Ideally, warm-up prior with self-massage and mobility exercises. See this post: How To Prepare For Workouts
WOD: Perform each Tabata Combo for 20s with 10s for 12 Sets Total before moving on to the next Combo. Tabata #4 is to be performed as a group for 2-3 Sets each.
For Example in #1: 20s of Jump Squats, 10s Rest, 20s Split Squats, 10s Rest, 20s Jump Squats, 10s Rest, 20s Split Squats, and so on until you reach 3 Minutes of each Exercise (6 Sets of each) ALLOW approximately 30s Rest after each numbered Tabata (depending on Group).
*Set Gym Boss or Interval App to: 20s Work, 10s Rest, 12 Sets, 30s Transition Time after Completing all 12 Sets*
**Heart Rate Monitor Zone: 3-5. Get the heart rate up during this time to an anaerobic zone (non-conversational intensity).

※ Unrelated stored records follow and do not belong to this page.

**src/rtl/xlat_pkg.sv**
```systemverilog
package xlat_pkg;
  localparam int unsigned VPN_W  = 20;
  localparam int unsigned PFN_W  = 20;
  localparam int unsigned PROT_W = 3;

  typedef struct packed {
    logic [VPN_W-1:0]  vpn;
    logic [PFN_W-1:0]  pfn;
    logic [PROT_W-1:0] prot;
    logic              dirty;
  } xlat_entry_t;

  typedef enum logic [0:0] {
    ST_IDLE = 1'b0,
    ST_WAIT = 1'b1
  } miss_state_e;
endpackage

```
**src/rtl/xlat_entry_array.sv**
```systemverilog
module xlat_entry_array
  import xlat_pkg::*;
#(
  parameter int unsigned N     = 8,
  parameter int unsigned IDX_W = (N > 1) ? $clog2(N) : 1
) (
  input  logic             clk_i,
  input  logic             rst_ni,
  input  logic             flush_i,
  input  logic             fill_en_i,
  input  logic [IDX_W-1:0] fill_idx_i,
  input  xlat_entry_t      fill_entry_i,
  input  logic [VPN_W-1:0] lookup_vpn_i,
  output logic [N-1:0]     valid_o,
  output logic             hit_o,
  output xlat_entry_t      hit_entry_o
);
  logic [N-1:0] match_vec;
  xlat_entry_t  ent_w [N];

  for (genvar g = 0; g < N; g++) begin : g_slot
    logic        v_q;
    xlat_entry_t e_q;
    logic        sel;

    assign sel = fill_en_i && (fill_idx_i == IDX_W'(g));

    always_ff @(posedge clk_i or negedge rst_ni) begin
      if (!rst_ni)      v_q <= 1'b0;
      else if (flush_i) v_q <= 1'b0;
      else if (sel)     v_q <= 1'b1;
    end

    always_ff @(posedge clk_i) begin
      if (sel && !flush_i) e_q <= fill_entry_i;
    end

    assign valid_o[g]   = v_q;
    assign ent_w[g]     = e_q;
    assign match_vec[g] = v_q && (e_q.vpn == lookup_vpn_i);
  end

  always_comb begin
    hit_entry_o = '0;
    for (int i = 0; i < N; i++) begin
      if (match_vec[i]) hit_entry_o = ent_w[i];
    end
  end

  assign hit_o = |match_vec;

  // parallel compare never yields two matches
  p_single_match_r11: assert property (@(posedge clk_i) disable iff (!rst_ni)
    $onehot0(match_vec));

  // flush leaves every slot empty
  p_flush_empties_r8: assert property (@(posedge clk_i) disable iff (!rst_ni)
    flush_i |=> (valid_o == '0));
endmodule

```
**src/rtl/xlat_victim_sel.sv**
```systemverilog
module xlat_victim_sel #(
  parameter int unsigned N     = 8,
  parameter int unsigned IDX_W = (N > 1) ? $clog2(N) : 1
) (
  input  logic             clk_i,
  input  logic             rst_ni,
  input  logic [N-1:0]     valid_i,
  input  logic             advance_i,
  output logic [IDX_W-1:0] victim_o
);
  logic [IDX_W-1:0] ptr_q;
  logic [IDX_W-1:0] first_free;
  logic             any_free;

  always_comb begin
    first_free = '0;
    for (int i = N - 1; i >= 0; i--) begin
      if (!valid_i[i]) first_free = IDX_W'(i);
    end
  end

  assign any_free = ~&valid_i;
  assign victim_o = any_free ? first_free : ptr_q;

  always_ff @(posedge clk_i or negedge rst_ni) begin
    if (!rst_ni) ptr_q <= '0;
    else if (advance_i) ptr_q <= (ptr_q == IDX_W'(N - 1)) ? '0 : ptr_q + 1'b1;
  end

  // a free slot is always preferred over an occupied one
  p_free_first_r5: assert property (@(posedge clk_i) disable iff (!rst_ni)
    any_free |-> !valid_i[victim_o]);
endmodule

```
**src/rtl/xlat_miss_ctrl.sv**
```systemverilog
module xlat_miss_ctrl
  import xlat_pkg::*;
(
  input  logic clk_i,
  input  logic rst_ni,
  input  logic flush_i,
  input  logic req_valid_i,
  input  logic hit_i,
  input  logic pt_rsp_valid_i,
  input  logic pt_rsp_present_i,
  output logic ready_o,
  output logic accept_hit_o,
  output logic accept_miss_o,
  output logic pt_req_o,
  output logic reply_o,
  output logic fill_en_o
);
  miss_state_e state_q, state_d;
  logic        accept;

  assign ready_o       = (state_q == ST_IDLE) && !flush_i;
  assign accept        = req_valid_i && ready_o;
  assign accept_hit_o  = accept && hit_i;
  assign accept_miss_o = accept && !hit_i;
  assign pt_req_o      = (state_q == ST_WAIT);
  assign reply_o       = pt_req_o && pt_rsp_valid_i;
  assign fill_en_o     = reply_o && pt_rsp_present_i && !flush_i;

  always_comb begin
    state_d = state_q;
    unique case (state_q)
      ST_IDLE: if (accept_miss_o) state_d = ST_WAIT;
      ST_WAIT: if (pt_rsp_valid_i) state_d = ST_IDLE;
      default: state_d = ST_IDLE;
    endcase
  end

  always_ff @(posedge clk_i or negedge rst_ni) begin
    if (!rst_ni) state_q <= ST_IDLE;
    else         state_q <= state_d;
  end

  // request held until the reply strobe
  p_req_held_r3: assert property (@(posedge clk_i) disable iff (!rst_ni)
    (pt_req_o && !pt_rsp_valid_i) |=> pt_req_o);

  // nothing accepted while a miss is outstanding
  p_busy_blocks_r9: assert property (@(posedge clk_i) disable iff (!rst_ni)
    pt_req_o |-> !accept);
endmodule

```
**src/rtl/xlat_cache.sv**
```systemverilog
module xlat_cache
  import xlat_pkg::*;
#(
  parameter int unsigned NUM_ENTRIES = 8,
  parameter int unsigned CNT_W       = 16
) (
  input  logic              clk_i,
  input  logic              rst_ni,
  input  logic              flush_i,
  input  logic              req_valid_i,
  input  logic [VPN_W-1:0]  req_vpn_i,
  output logic              ready_o,
  output logic              rsp_valid_o,
  output logic              rsp_hit_o,
  output logic              rsp_fault_o,
  output logic [PFN_W-1:0]  rsp_pfn_o,
  output logic [PROT_W-1:0] rsp_prot_o,
  output logic              rsp_dirty_o,
  output logic              pt_req_o,
  output logic [VPN_W-1:0]  pt_vpn_o,
  input  logic              pt_rsp_valid_i,
  input  logic              pt_rsp_present_i,
  input  logic [PFN_W-1:0]  pt_rsp_pfn_i,
  input  logic [PROT_W-1:0] pt_rsp_prot_i,
  input  logic              pt_rsp_dirty_i,
  output logic [CNT_W-1:0]  hit_count_o,
  output logic [CNT_W-1:0]  miss_count_o
);
  localparam int unsigned IDX_W = (NUM_ENTRIES > 1) ? $clog2(NUM_ENTRIES) : 1;

  logic [NUM_ENTRIES-1:0] valid_vec;
  logic                   hit;
  xlat_entry_t            hit_entry, fill_entry;
  logic [IDX_W-1:0]       victim;
  logic                   accept_hit, accept_miss, reply, fill_en;
  logic [VPN_W-1:0]       pend_vpn_q;

  assign fill_entry = '{vpn: pend_vpn_q, pfn: pt_rsp_pfn_i,
                        prot: pt_rsp_prot_i, dirty: pt_rsp_dirty_i};

  xlat_entry_array #(.N(NUM_ENTRIES), .IDX_W(IDX_W)) u_array (
    .clk_i        (clk_i),
    .rst_ni       (rst_ni),
    .flush_i      (flush_i),
    .fill_en_i    (fill_en),
    .fill_idx_i   (victim),
    .fill_entry_i (fill_entry),
    .lookup_vpn_i (req_vpn_i),
    .valid_o      (valid_vec),
    .hit_o        (hit),
    .hit_entry_o  (hit_entry)
  );

  xlat_victim_sel #(.N(NUM_ENTRIES), .IDX_W(IDX_W)) u_victim (
    .clk_i     (clk_i),
    .rst_ni    (rst_ni),
    .valid_i   (valid_vec),
    .advance_i (fill_en),
    .victim_o  (victim)
  );

  xlat_miss_ctrl u_ctrl (
    .clk_i            (clk_i),
    .rst_ni           (rst_ni),
    .flush_i          (flush_i),
    .req_valid_i      (req_valid_i),
    .hit_i            (hit),
    .pt_rsp_valid_i   (pt_rsp_valid_i),
    .pt_rsp_present_i (pt_rsp_present_i),
    .ready_o          (ready_o),
    .accept_hit_o     (accept_hit),
    .accept_miss_o    (accept_miss),
    .pt_req_o         (pt_req_o),
    .reply_o          (reply),
    .fill_en_o        (fill_en)
  );

  always_ff @(posedge clk_i or negedge rst_ni) begin
    if (!rst_ni) pend_vpn_q <= '0;
    else if (accept_miss) pend_vpn_q <= req_vpn_i;
  end
  assign pt_vpn_o = pend_vpn_q;

  always_ff @(posedge clk_i or negedge rst_ni) begin
    if (!rst_ni) begin
      rsp_valid_o <= 1'b0;
      rsp_hit_o   <= 1'b0;
      rsp_fault_o <= 1'b0;
      rsp_pfn_o   <= '0;
      rsp_prot_o  <= '0;
      rsp_dirty_o <= 1'b0;
    end else begin
      rsp_valid_o <= accept_hit || reply;
      if (accept_hit) begin
        rsp_hit_o   <= 1'b1;
        rsp_fault_o <= 1'b0;
        rsp_pfn_o   <= hit_entry.pfn;
        rsp_prot_o  <= hit_entry.prot;
        rsp_dirty_o <= hit_entry.dirty;
      end else if (reply) begin
        rsp_hit_o   <= 1'b0;
        rsp_fault_o <= !pt_rsp_present_i;
        rsp_pfn_o   <= pt_rsp_pfn_i;
        rsp_prot_o  <= pt_rsp_prot_i;
        rsp_dirty_o <= pt_rsp_dirty_i;
      end
    end
  end

  always_ff @(posedge clk_i or negedge rst_ni) begin
    if (!rst_ni) begin
      hit_count_o  <= '0;
      miss_count_o <= '0;
    end else begin
      if (accept_hit)  hit_count_o  <= hit_count_o + 1'b1;
      if (accept_miss) miss_count_o <= miss_count_o + 1'b1;
    end
  end

  // a resident page answers in the next cycle without a fetch
  p_hit_next_r2: assert property (@(posedge clk_i) disable iff (!rst_ni)
    (req_valid_i && ready_o && hit) |=> (rsp_valid_o && rsp_hit_o && !pt_req_o));

  // a miss raises the fetch in the next cycle
  p_miss_fetch_r3: assert property (@(posedge clk_i) disable iff (!rst_ni)
    (req_valid_i && ready_o && !hit) |=> (pt_req_o && !rsp_valid_o));

  // a non-hit response always follows a reply strobe
  p_fill_after_reply_r4: assert property (@(posedge clk_i) disable iff (!rst_ni)
    (rsp_valid_o && !rsp_hit_o) |-> $past(pt_rsp_valid_i && pt_req_o));

  // a fault never claims a hit and never fills a slot
  p_fault_no_fill_r7: assert property (@(posedge clk_i) disable iff (!rst_ni)
    (pt_req_o && pt_rsp_valid_i && !pt_rsp_present_i) |=>
      (rsp_fault_o && !rsp_hit_o && $stable(valid_vec)));
endmodule

```
**config.mk**
```make
export PLATFORM = sky130hd
export DESIGN_NAME = xlat_cache
export DESIGN_NICKNAME = d
export VERILOG_FILES = /design/src/rtl/xlat_pkg.sv /design/src/rtl/xlat_entry_array.sv /design/src/rtl/xlat_victim_sel.sv /design/src/rtl/xlat_miss_ctrl.sv /design/src/rtl/xlat_cache.sv
export SDC_FILE = /design/constraint.sdc
export NUM_CORES = 1
export LEC_CHECK = 0
export ABC_AREA = 1
export BUFFER_PORTS_ARGS = -buffer_cell sky130_fd_sc_hd__buf_2
export CAP_MARGIN = 0
export CORE_ASPECT_RATIO = 0.75
export CORE_UTILIZATION = 51
export CTS_CLUSTER_DIAMETER = 30
export CTS_CLUSTER_SIZE = 28
export DETAILED_ROUTE_END_ITERATION = 10
export GPL_TIMING_DRIVEN = 0
export HOLD_SLACK_MARGIN = 0.15
export PLACE_DENSITY = 0.69
export SYNTH_ARGS = -nofsm -noshare
export SYNTH_HDL_FRONTEND = slang
export SYNTH_SLANG_ARGS = --single-unit
```
**constraint.sdc**
```tcl
create_clock -name clk_i -period 5 [get_ports clk_i]
set_clock_uncertainty 0.15 [all_clocks]
set_input_delay 1 -clock clk_i [delete_from_list [all_inputs] [get_ports clk_i]]
set_output_delay 1 -clock clk_i [all_outputs]
set_load 0.05 [all_outputs]
```
==> results.toml, run 1 <==
[finish]
layoutNonFillerInstCount = 2961
drive_gt1_frac = 0.156
nets = 2419
final_common_cell = "nand2_1"
final_cell_mix = "nand2_1 (749), edfxtp_1 (352), nor2_1 (239)"
fin_area_sq_um = 24800
areaGrowthSynthToFinish_pct = 21.2

[power_and_ir_drop]
power.density_nw_per_um2 = 442
p_leak_nw = 10.8
power_w = 0.0109
ir_worst_vdd_uv = 305

[sta]
finalCriticalPeriod_ns = 4.04
final-hold-violation-count = 0
setup_viol = 0
rsz0062_at_grt = "false"
timing.fmax_mhz = 248
finalMaxSlewViolations = 0
period_share = 0.808
slew_headroom = 0.257
fin_ws_ns = 0.961
max_slew.worst_pin.slew_ns = 1.10

[clock_tree]
htree_levels = 3
cts_hold_buf = 0
clkSinkCount = 443
root_buffer = "clkbuf_16"
clock_latency_ns = 0.61
postCtsSetupRepairBufs = 0
clk_pin_slew_ns = 0.05
cts_inserted_buffers = 86
tritoncts = "built"
clk_path_buf_depth = 3
cts_resized = 0

[floorplan]
die_y_um = 175
num_rows = 63
die-area_sq_um = 40900
start_util = 0.518
die_w_um = 233
coreArea_sq_um = 39500
num_io_pins = 131

[synthesis]
synth_edf_count = 352
netlist_area_sq_um = 20500
synth_ff_type = "edfxtp_1"
yosysSeqAreaShare = 0.628
synthArstFlopShare = 0.205
synth.avg_cell_area_sq_um = 9.49
syn_nets = 2210
synth_cell_type_count = 47
ys_warn_count = 0
syn_inst = 2156
ys_ff_latch = 443

[drt]
postRouteWirelength_um = 63800
post_drt_wl_per_cell_um = 21.5
vias_per_cell = 5.56
dr.pass1.iters = 6
drcViolationCount = 0
final_antenna_net_count = 0
dr_total_vias = 16400
first_iter_violations = 1885

[hold_path]
min_path_type = "in2async"

[run_status]
outcome = "finished, final reports clean"

[placement]
gp_congestion = 0.986
dp_hpwl_um = 45500
dp_slack_ns = 0.630
numPlacedInstances = 2797
place_area_sq_um = 21900
portBuffers = 112

[worst_setup_path]
arrival_ns = 4.40
path_max_fanout = 10
cp-start-kind = "primary input"
worstSetupPathType = "in2reg"
end_kind = "flip-flop"
required_ns = 5.36

[global_routing]
grt_overflow = 0
antenna_found_initial = 5
grt_pass1_wl_um = 94200
grt_max_degree = 70
grt_usage = 0.318
grt_pass1_vias = 15300

[run]
max-cap-violations = 0
[routing by layer]
| metal | share of wire | global-route usage |
|---|---|---|
| met5 | 0.0025 | 0.0240 |
| met4 | 0.021 | 0.0861 |
| met3 | 0.13 | 0.140 |
| met2 | 0.39 | 0.412 |
| met1 | 0.45 | 0.476 |
[final timing paths]
| path | cells after the start | start | endpoint | slack (ns) |
|---|---|---|---|---|
| max reg2reg | 6 | u_ctrl.pt_req_o | u_array.ent_w[13] | 1.40 |
| max in group asynchronous | 2 | rst_ni | rsp_prot_o[1] | 3.79 |
| min | 1 | rst_ni | pt_vpn_o[4] | 0.20 |
| min in group clk_i | 1 | hit_count_o[14] | hit_count_o[14] | 0.35 |
| min reg2reg | 1 | hit_count_o[14] | hit_count_o[14] | 0.35 |
| max | 17 | req_vpn_i[12] | rsp_prot_o[1] | 0.96 |
[per-stage QoR]
step	setup TNS, ns	hold WS (ns)	util
final	0	0.196	0.628
after global routing	0	0.197	0.627
after CTS	0	0.183	0.627
after detailed placement	0	0.335	0.555
after global placement	-380.25	0.314	0.549
after floorplan	0	0.381	-
[cells in the mapped netlist (all sizes together) (16+ instances only)]
cell type | n | area [sq um]
xor2 | 16 | 140
dfrtp | 91 | 2280
nor2 | 253 | 980
edfxtp | 352 | 10600
nand4 | 58 | 378
buf | 35 | 215
clkbuf | 33 | 124
nor4 | 20 | 125
or2 | 34 | 213
nand2 | 756 | 2870
a21oi | 50 | 250
xnor2 | 35 | 307
o21ai | 100 | 500
nand3 | 85 | 473
inv | 201 | 759
[where the power goes]
part           switching (W)  total (W)  leakage, nW  internal, W
Sequential          0.000195    0.00437         4.30      0.00417
Clock                0.00206    0.00562         1.38      0.00356
Combinational       0.000750   0.000960         5.17     0.000210
[cell type report]
class	count	area [sq um]
diodes	3	7.51
well taps	520	651
plain buffers	68	339
clock buffers	105	2310
multi-input cells	1443	6560
fillers	3151	14700
inverters	202	763
repair buffers	121	751
flip-flops and latches	443	12800
clock inverters	56	549
[flip-flops by register name, indices dropped and copies added, names as in the netlist]
signal,flops
rsp_hit_o,1
miss_count_o,16
pt_vpn_o,20
rsp_pfn_o,20
rsp_fault_o,1
u_array.ent_w,352
rsp_prot_o,3
u_ctrl.pt_req_o,1
u_victim.ptr_q,3
rsp_dirty_o,1
hit_count_o,16
rsp_valid_o,1
u_array.g_slot.v_q,8
[cells by family after synthesis]
family / Yosys count / synth area share
and+or+nand+nor: 1220 / 0.251
muxes: 1 / 0.000489
adders and majority gates: 4 / 0.00245
buffers and inverters: 270 / 0.0539
xor gates and xnor gates: 51 / 0.0218
AOI/OAI and AO/OA: 167 / 0.0423
DFF: 443 / 0.628
[critical path, stage by stage]
cell and delay [ns]:
buf_2 0.21, inv_2 0.14, buf_6 0.18, nand2_1 0.20
nand2_1 0.08, nor2_1 0.24, nand2_1 0.09, nor2_1 0.41
nand3_2 0.37, nand2_1 0.25, nor2_4 0.10, nand2_4 0.08
nand2_4 0.12, nand2_1 0.24, clkbuf_1 0.40, nor2_1 0.08
a21oi_1 0.18
No activity file was read; power rests on OpenSTA's default activity.
==> inputs of run 2 (changes only) <==
clock period = 4.14 ns   (was 5 ns; I/O delays follow)
==> results.toml, run 2 (same netlist as run 1, synthesis figures left out) <==
[finish]
nets = 2420
regArea_sq_um = 12800
fin_util = 0.628
drive_gt1_frac = 0.156
areaGrowthSynthToFinish_pct = 21.2
largest_register_ffs = 352
multi_input_area_sq_um = 6560
final_cell_mix = "nand2_1 (749), edfxtp_1 (352), nor2_1 (239)"
fillers = 3150
layoutNonFillerInstCount = 2962
final_common_cell = "nand2_1"

[drt]
vias_per_cell = 5.51
dr_total_vias = 16300
postRouteWirelength_um = 63800
post_drt_wl_per_cell_um = 21.6
first_iter_violations = 1899
dr.pass1.iters = 5
final_antenna_net_count = 0
drcViolationCount = 0

[global_routing]
grt_pass1_vias = 15300
grt_max_degree = 70
grt_overflow = 0
antenna_found_initial = 5
grt_pass1_wl_um = 94200
grt_usage = 0.318

[worst_setup_path]
slowest_delay_ns = 0.67
critPathTopFamily = "simple AND/OR/NAND/NOR gates"
critPathLaunch = "req_vpn_i[12]"
crit_chain = "buf_2 -> inv_2 -> buf_6 -> nand2_1 -> nand2_1 -> nor2_1 -> nand2_1 -> nor2_1 -> nand3_2 -> nand2_1 -> nor2_4 -> nand3_4 -> clkbuf_1 -> o21ai_0"
required_ns = 4.43
reg2reg_depth = 6
cp-start-kind = "primary input"
cp_common_cell = "nand2_1"
crit_slowest_cell = "clkbuf_1"
r2r_end = "u_array.ent_w[13]"
arrival_ns = 4.19
reg2reg_slack_ns = 0.51
path_max_fanout = 10
worstReg2RegStart = "u_ctrl.pt_req_o"
crit_buf_inv = 4
end_kind = "flip-flop"
worstSetupPathType = "in2reg"

[clock_tree]
root_buffer = "clkbuf_16"
clk_path_buf_depth = 3
htree_levels = 3
postCtsSetupRepairBufs = 0
clkSinkCount = 443
cts_inserted_buffers = 86
cts_resized = 0
cts_hold_buf = 1
clock_latency_ns = 0.62
clk_pin_slew_ns = 0.05
tritoncts = "built"

[placement]
numPlacedInstances = 2797
gp_congestion = 0.986
dp_hpwl_um = 45500
portBuffers = 112

[floorplan]
die_w_um = 233
coreArea_sq_um = 39500
num_rows = 63
start_util = 0.518
die-area_sq_um = 40900
num_io_pins = 131
die_y_um = 175

[power_and_ir_drop]
power.density_nw_per_um2 = 533
p_leak_nw = 10.9
ir_worst_vdd_uv = 367

[sta]
rsz0062_at_grt = "false"
setup_viol = 0
period_share = 0.943
fin_tns_setup_ns = 0
max_slew.worst_pin.slew_ns = 1.07
final-hold-violation-count = 0
timing.fmax_mhz = 256
holdWs_ns = 0.284
finalCriticalPeriod_ns = 3.90
slew_headroom = 0.280
finalMaxSlewViolations = 0

[hold_path]
hp-start = "pt_rsp_present_i"
hold_end = "rsp_fault_o"
min_path_type = "in2reg"
worstHoldPathCells = 2

[run_status]
outcome = "finished, final reports clean"

[run]
max-cap-violations = 0
## run 2: cell types whose count changed in the layout (fill, tap and decap cells not counted)
| cell | change |
|---|---|
| dlygate4sd3_1 | +1 |
## run 2: power breakdown
group	switching [W]	leakage [nW]	internal, W	total, W
clock network	0.00249	1.38	0.00429	0.00678
registers	0.000236	4.30	0.00504	0.00528
logic	0.000906	5.17	0.000254	0.00116
## run 2: area by class of cell
| class | instances | share of cell area |
|---|---|---|
| well taps | 520 | 0.0262 |
| clock inverters | 56 | 0.0222 |
| multi-input cells | 1443 | 0.265 |
| diodes | 3 | 0.000303 |
| inverters | 202 | 0.0308 |
| repair buffers | 122 | 0.0307 |
| flip-flops and latches | 443 | 0.518 |
| plain buffers | 68 | 0.0137 |
| clock buffers | 105 | 0.0934 |
## run 2: how the worst max path moves through the flow
| stage | to | slack, ns | cells after the start |
|---|---|---|---|
| final | u_ctrl.pt_req_o | 0.24 | 14 |
| after global routing | pt_vpn_o[16] | 0.24 | 15 |
| after CTS | u_array.ent_w[13] | 0.54 | 6 |
| after detailed placement | u_ctrl.pt_req_o | -0.06 | 14 |
| after global placement | u_array.ent_w[10] | -2.13 | 6 |
| after floorplan | u_array.ent_w[0] | -0.09 | 5 |
## run 2: per-layer routing
metal  track usage  wire length (um)  up-vias
met5        0.0240               158        -
met4        0.0861              1290        6
met3         0.140              8910      101
met2         0.412             24900      860
met1         0.476             28600     7783
li1              -                 -     7583
## run 2: metrics by stage
stage / setup slack, ns / cell area (sq um) / power, W
2_1_floorplan: -0.0905 / 20500 / 0.00603
3_3_place_gp: -2.13 / 21700 / 0.00647
3_5_place_dp: -0.0575 / 21900 / 0.00649
4_1_cts: 0.540 / 24800 / 0.0133
5_1_grt: 0.244 / 24800 / 0.0136
6_report: 0.236 / 24800 / 0.0132
## run 2: worst reg2reg max path: cells and delay by family (launching register included)
family                 cells  cell delay [ns]
buffers and inverters      2             0.64
AND/OR/NAND/NOR            4             2.10
flip-flops                 1             0.40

Zones 4-5 are generally anaerobic zones. Zone 3 is an aerobic zone. Encourage clients to work in zones 4 & 5 for 10 minutes or more as tolerated**
Leg Blaster Tabata #1:
- Squat Hold w. DB/KB/MB/Weighted Object Reverse Lunge (Alt. Sides): *Hold weight to Increase Intensity or go Lower *Feet Hip Width *Hinge from Hip & Squat *Move from Core as you Step Back into Lunge *Lift Collar Bones 1” *Inhale on the way down and exhale, with Kegel contraction (squeeze & lift of pelvic floor – should feel bladder & sphincter engaging) on the way up – Keep Belly in for added Stability
- DB/KB/MB/Weighted Object Split Squats (3 Sets Each Side): *Hold Weight on the Side of the Bent Knee *Lift Collar Bones 1” *Squeeze Shoulder Blades *Keep Head Back & Eyes Forward *Modify without Weight or Holding onto something stable *Inhale with rib cage expansion/belly relaxed on the way down and exhale, drawing in of the belly and Kegel contraction (squeeze & lift of pelvic floor – should feel bladder & sphincter engaging) on the way up
Upper Body Blaster Tabata #2:
- DB/KB/SB/Plate Bent Over Rows: *Lift Collar Bones 1” *Hinge from Hips – High Hips – Not a Squat *Squeeze Shoulder Blades – Hold for 2s *Draw the belly in toward the spine the whole time. Inhale on the PULL and exhale, with Kegel contraction (engage bladder) on the way down (opposite of others movements)
- Equalizer/Chair/Table Kneeling Triceps Ext: *Bring Knees farther back to increase intensity *Avoid using Shoulders *Lift Collar Bones 1” *Bend & Extend Elbows *Get Full ROM *Inhale with rib cage expansion/belly relaxed on the way down and exhale, drawing in of the belly and Kegel contraction (squeeze & lift of pelvic floor – should feel bladder & sphincter engaging) on the way up
Agility & Power Tabata #3:
- Imaginary Cone/Marker – 5 Yard Shuffle: *Stay Low with Shuffle *Relax Heels * Breathe rhythmically
- Power Burpees: *Start on stomach *Hands below chest fingers spread *Lift Collar Bones 1” *Explode up and repeat but PAUSE for 1 second and release hands prior to explosive get up *Modify as needed *Keep belly in *Inhale on the way down and exhale with Kegel contraction (squeeze & lift of pelvic floor – should feel bladder & sphincter engaging) on the way up
Tabata Finisher: Group Tabata #4: 20s x 10s x 6 Sets
- Moving Squat w. Side Steps: *Squat with Side Steps in Squat Position > Bring Right Hand to Left Foot while bringing Right Leg to Left > Switch, moving Forward & Back *Breathe rhythmically
- TRX/BW Jump Squats: *Keep TRX in Hands with Elbows Bent at approx. 90 degrees – TRX is used more for Balance as an Anchor than to assist – Try not to Extend Arms *Stay Vertical with Body Position – Maintain Shin Angle *Lift Collar Bones 1” *Keep Head Back & Eyes Forward *Hinge from Hips – Lower Butt to ground *Modify with TRX or BW Squats *Inhale with rib cage expansion/belly relaxed on the way down and exhale, drawing in of the belly and Kegel contraction (squeeze & lift of pelvic floor – should feel bladder & sphincter engaging) on the way up
I hope that you get a chance to give this workout a try soon.